Fullback (or full-back) is one of the positions in a rugby league football team. Typically wearing jersey number 1, the fullback is a member of the team's 'back-line' (No. 1-7). The position's name comes from their duty of standing the furthest back in defence, behind the forwards (8-13), half backs (6 and 7) and the three-quarter backs (2-5). Fullbacks are therefore the last line of defence, having to tackle any opposition players and regather the ball from any kicks that make it through their teammates. It is for this reason that the fullback is also referred to as the sweeper or custodian. Being able to secure high bomb kicks is a highly sought quality in fullbacks.

Fullback is also one of the most important positions in attack, handling the ball nearly every set of six and often running into open space on the field. Therefore, together with the two half backs and hooker, fullback is one of the four key positions that make up what is referred to as a team's 'spine'. Because the fullback makes the most support runs, players in the fullback role complete more very high-intensity running than any other position.

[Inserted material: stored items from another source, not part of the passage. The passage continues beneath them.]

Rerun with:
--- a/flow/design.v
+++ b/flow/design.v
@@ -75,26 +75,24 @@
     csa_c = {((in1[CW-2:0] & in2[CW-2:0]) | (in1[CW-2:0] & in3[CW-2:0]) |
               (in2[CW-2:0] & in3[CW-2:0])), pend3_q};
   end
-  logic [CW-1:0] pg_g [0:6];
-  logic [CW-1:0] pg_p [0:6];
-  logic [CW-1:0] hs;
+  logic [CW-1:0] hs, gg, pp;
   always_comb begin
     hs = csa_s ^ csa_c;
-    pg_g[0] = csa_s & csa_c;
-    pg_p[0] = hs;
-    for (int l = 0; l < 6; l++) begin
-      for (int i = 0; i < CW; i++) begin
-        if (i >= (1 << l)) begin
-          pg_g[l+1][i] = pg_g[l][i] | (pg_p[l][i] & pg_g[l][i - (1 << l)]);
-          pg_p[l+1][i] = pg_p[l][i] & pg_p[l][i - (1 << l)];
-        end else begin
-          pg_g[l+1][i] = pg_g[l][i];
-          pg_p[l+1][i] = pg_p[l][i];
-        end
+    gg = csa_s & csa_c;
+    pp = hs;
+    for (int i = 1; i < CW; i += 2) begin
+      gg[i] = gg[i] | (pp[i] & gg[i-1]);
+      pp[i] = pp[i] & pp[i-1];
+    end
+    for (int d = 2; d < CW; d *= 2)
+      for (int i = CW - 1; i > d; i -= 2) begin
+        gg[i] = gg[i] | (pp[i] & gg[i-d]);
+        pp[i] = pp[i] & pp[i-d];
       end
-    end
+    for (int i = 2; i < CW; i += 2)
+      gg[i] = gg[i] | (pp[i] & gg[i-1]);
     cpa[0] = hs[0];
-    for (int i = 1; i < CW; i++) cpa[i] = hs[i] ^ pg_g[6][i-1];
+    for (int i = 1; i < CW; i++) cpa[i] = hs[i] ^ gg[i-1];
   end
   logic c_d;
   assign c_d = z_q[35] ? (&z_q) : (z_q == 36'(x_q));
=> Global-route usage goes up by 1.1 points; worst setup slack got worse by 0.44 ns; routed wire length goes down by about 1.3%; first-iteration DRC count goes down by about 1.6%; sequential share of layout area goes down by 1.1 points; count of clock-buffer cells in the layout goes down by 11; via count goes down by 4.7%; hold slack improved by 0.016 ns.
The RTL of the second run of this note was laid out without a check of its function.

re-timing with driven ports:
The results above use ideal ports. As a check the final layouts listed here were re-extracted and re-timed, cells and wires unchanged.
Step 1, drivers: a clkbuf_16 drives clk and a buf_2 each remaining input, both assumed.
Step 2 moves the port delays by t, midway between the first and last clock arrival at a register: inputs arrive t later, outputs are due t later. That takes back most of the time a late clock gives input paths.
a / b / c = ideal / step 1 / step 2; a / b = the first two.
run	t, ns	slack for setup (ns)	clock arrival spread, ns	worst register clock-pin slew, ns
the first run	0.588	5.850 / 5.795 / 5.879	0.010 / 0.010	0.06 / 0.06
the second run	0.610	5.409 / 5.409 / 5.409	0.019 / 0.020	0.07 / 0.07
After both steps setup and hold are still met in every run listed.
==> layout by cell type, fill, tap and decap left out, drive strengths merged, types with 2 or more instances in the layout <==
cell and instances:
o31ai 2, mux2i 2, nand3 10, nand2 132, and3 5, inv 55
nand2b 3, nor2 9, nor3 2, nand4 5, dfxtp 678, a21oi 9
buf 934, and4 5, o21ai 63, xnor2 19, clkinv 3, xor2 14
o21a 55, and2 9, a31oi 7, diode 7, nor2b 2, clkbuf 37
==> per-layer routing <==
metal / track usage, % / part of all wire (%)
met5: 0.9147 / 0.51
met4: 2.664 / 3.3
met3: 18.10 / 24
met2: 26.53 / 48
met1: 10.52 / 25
Background: an optimization exercise with open tools, aiming at small area and a short achievable clock period. Do not read the settings as production practice. The RTL was checked by simulation tests, not by an equivalence proof against the original design. Power figures rest on the tool's default switching activity, not on a simulated workload.

==> module multi_rf_renamer_free_list, before the edit <==
module multi_rf_renamer_free_list (
  input  logic       clk,
  input  logic       rst,
  input  logic       init,        
  input  logic [4:0] init_idx,
  input  logic       push,        
  input  logic       push_keep,   
  input  logic [5:0] push_phys,
  input  logic       pop,
  input  logic       rollback,
  input  logic [5:0] rollback_phys,   
  output logic [5:0] head,
  output logic       empty
);
  logic [5:0] mem [32];
  logic [4:0] rd_nxt;
  logic [4:0] wr_ptr;
  logic [5:0] used;    
  logic       we;
  logic [4:0] waddr;
  logic [5:0] wdata;
  assign we    = init | (push & ~push_keep);
  assign waddr = init ? init_idx : wr_ptr;
  assign wdata = init ? {1'b1, init_idx} : push_phys;
  always_ff @(posedge clk) begin
    for (int i = 0; i < 32; i++)
      if (we && waddr == 5'(i)) mem[i] <= wdata;
  end
  always_ff @(posedge clk or negedge rst) begin
    if (!rst) begin
      rd_nxt <= 5'd1;
      wr_ptr <= '0;
      used   <= '0;
    end else begin
      if (push) wr_ptr <= wr_ptr + 1'b1;
      if (pop)           rd_nxt <= rd_nxt + 1'b1;
      else if (rollback) rd_nxt <= rd_nxt - 1'b1;
      used <= used + 6'(pop) - 6'(push) - 6'(rollback);
    end
  end
  always_ff @(posedge clk) begin
    if (init)
      head <= 6'd32;
    else if (pop)
      head <= (push && !push_keep && used == 6'd31) ? push_phys : mem[rd_nxt];
    else if (rollback)
      head <= rollback_phys;
    else if (push && !push_keep && used[5])
      head <= push_phys;
  end
  assign empty = used[5];
endmodule
==> module multi_rf_renamer, before the edit <==
module multi_rf_renamer (
  input  logic        clk,
  input  logic        rst,
  output logic        init_done,
  input  logic        rename_req,
  input  logic [0:0]  rename_rf,
  input  logic [4:0]  rename_rd,
  output logic        rename_ready,
  output logic [5:0]  rename_phys_rd,
  input  logic [2:0]  rs_rf,
  input  logic [14:0] rs_addr,
  output logic [17:0] rs_phys,
  input  logic        issue_commit,
  input  logic        rollback,
  input  logic        retire_valid,
  input  logic        retire_discard,
  output logic        inuse_full
);
  logic       run;
  logic [4:0] init_cnt;
  always_ff @(posedge clk or negedge rst) begin
    if (!rst) begin
      run      <= 1'b0;
      init_cnt <= '0;
    end else if (!run) begin
      init_cnt <= init_cnt + 1'b1;
      if (init_cnt == 5'd31) run <= 1'b1;
    end
  end
  assign init_done = run;
  logic [5:0] tbl [64];
  function automatic logic [5:0] tbl_rd(input logic [5:0] idx);
    logic [5:0] lv [64];
    lv[0] = '0;
    for (int i = 1; i < 64; i++) lv[i] = tbl[i];
    for (int b = 0; b < 6; b++)
      for (int i = 0; i < (64 >> (b + 1)); i++)
        lv[i] = idx[b] ? lv[2*i + 1] : lv[2*i];
    tbl_rd = lv[0];
  endfunction
  logic       prev_nz;    
  logic       prev_rf;
  logic [4:0] prev_rd;
  logic [5:0] prev_old;
  logic [5:0] prev_new;   
  logic [11:0] iu_mem [32];    
  logic [4:0]  iu_rd_nxt, iu_wr_ptr;    
  logic [5:0]  iu_count;
  logic        h_rf;                   
  logic [4:0]  h_rd;
  logic [5:0]  h_old;
  assign inuse_full = iu_count[5];
  logic [1:0] fl_push, fl_pop, fl_unpop, fl_empty;
  logic [5:0] fl_head [2];
  logic rename_zero, rename_fire, ren_write;
  logic rollback_fire, retire_fire, discard_fire, iu_push;
  assign rename_zero    = (rename_rd == 5'd0) & ~rename_rf[0];
  assign rename_ready   = run & ~rollback & ~(retire_valid & retire_discard)
                        & (rename_zero | ~fl_empty[rename_rf]);
  assign rename_phys_rd = rename_zero ? 6'd0 : fl_head[rename_rf];
  assign rename_fire    = rename_req & rename_ready;
  assign ren_write      = rename_fire & ~rename_zero;
  assign rollback_fire  = run & rollback & prev_nz;
  assign retire_fire    = run & retire_valid & (iu_count != 6'd0);
  assign discard_fire   = retire_fire & retire_discard;
  assign iu_push        = run & issue_commit & prev_nz & ~inuse_full;
  always_comb begin
    fl_push  = '0;
    fl_pop   = '0;
    fl_unpop = '0;
    fl_push[h_rf]       = retire_fire;
    fl_pop[rename_rf]   = ren_write;
    fl_unpop[prev_rf]   = rollback_fire;
  end
  for (genvar r = 0; r < 2; r++) begin : g_fl
    multi_rf_renamer_free_list u_fl (
      .clk       (clk),
      .rst       (rst),
      .init      (~run),
      .init_idx  (init_cnt),
      .push      (fl_push[r]),
      .push_keep (retire_discard),
      .push_phys (h_old),
      .pop       (fl_pop[r]),
      .rollback  (fl_unpop[r]),
      .rollback_phys (prev_new),
      .head      (fl_head[r]),
      .empty     (fl_empty[r])
    );
  end
  logic       tw_en;
  logic       tw_rf;
  logic [4:0] tw_rd;
  logic [5:0] tw_data;
  always_comb begin
    tw_en   = ren_write;
    tw_rf   = rename_rf;
    tw_rd   = rename_rd;
    tw_data = rename_phys_rd;
    if (rollback_fire) begin
      tw_en   = 1'b1;
      tw_rf   = prev_rf;
      tw_rd   = prev_rd;
      tw_data = prev_old;
    end else if (discard_fire) begin
      tw_en   = 1'b1;
      tw_rf   = h_rf;
      tw_rd   = h_rd;
      tw_data = h_old;
    end
    if (!run) begin
      tw_rd   = init_cnt;
      tw_data = {1'b0, init_cnt};
    end
  end
  always_ff @(posedge clk) begin
    for (int i = 1; i < 64; i++)
      if (tw_rd == 5'(i) && (!run || (tw_en && tw_rf == (i >= 32)))) tbl[i] <= tw_data;
  end
  always_comb begin
    for (int p = 0; p < 3; p++)
      rs_phys[6*p +: 6] = tbl_rd({rs_rf[p], rs_addr[5*p +: 5]});
  end
  always_ff @(posedge clk or negedge rst) begin
    if (!rst)             prev_nz <= 1'b0;
    else if (rename_fire) prev_nz <= ~rename_zero;
  end
  always_ff @(posedge clk) begin
    if (rename_fire) begin
      prev_rf  <= rename_rf;
      prev_rd  <= rename_rd;
      prev_old <= tbl_rd({rename_rf, rename_rd});
      prev_new <= rename_phys_rd;
    end
  end
  always_ff @(posedge clk) begin
    for (int i = 0; i < 32; i++)
      if (iu_push && iu_wr_ptr == 5'(i)) iu_mem[i] <= {prev_rf, prev_rd, prev_old};
  end
  always_ff @(posedge clk) begin
    if (retire_fire)
      {h_rf, h_rd, h_old} <= (iu_push && iu_count == 6'd1) ? {prev_rf, prev_rd, prev_old}
                                                           : iu_mem[iu_rd_nxt];
    else if (iu_push && iu_count == 6'd0)
      {h_rf, h_rd, h_old} <= {prev_rf, prev_rd, prev_old};
  end
  always_ff @(posedge clk or negedge rst) begin
    if (!rst) begin
      iu_rd_nxt <= 5'd1;
      iu_wr_ptr <= '0;
      iu_count  <= '0;
    end else begin
      if (iu_push)     iu_wr_ptr <= iu_wr_ptr + 1'b1;
      if (retire_fire) iu_rd_nxt <= iu_rd_nxt + 1'b1;
      iu_count <= iu_count + 6'(iu_push) - 6'(retire_fire);
    end
  end
endmodule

The Rugby League International Federation's Laws of the Game state that the 'fullback' is to be numbered 1. However, traditionally players' jersey numbers have varied, and in the modern Super League, each squad's players are assigned individual numbers regardless of position.

==Notable fullbacks==

Fullbacks who feature in their respective nations' rugby league halls of fame are France's Puig Aubert, Australia's Clive Churchill and Charles Fraser, Wales' Jim Sullivan and New Zealand's Des White. Churchill's and Darren Lockyer's attacking flair as players are credited with having changed the role of the fullback.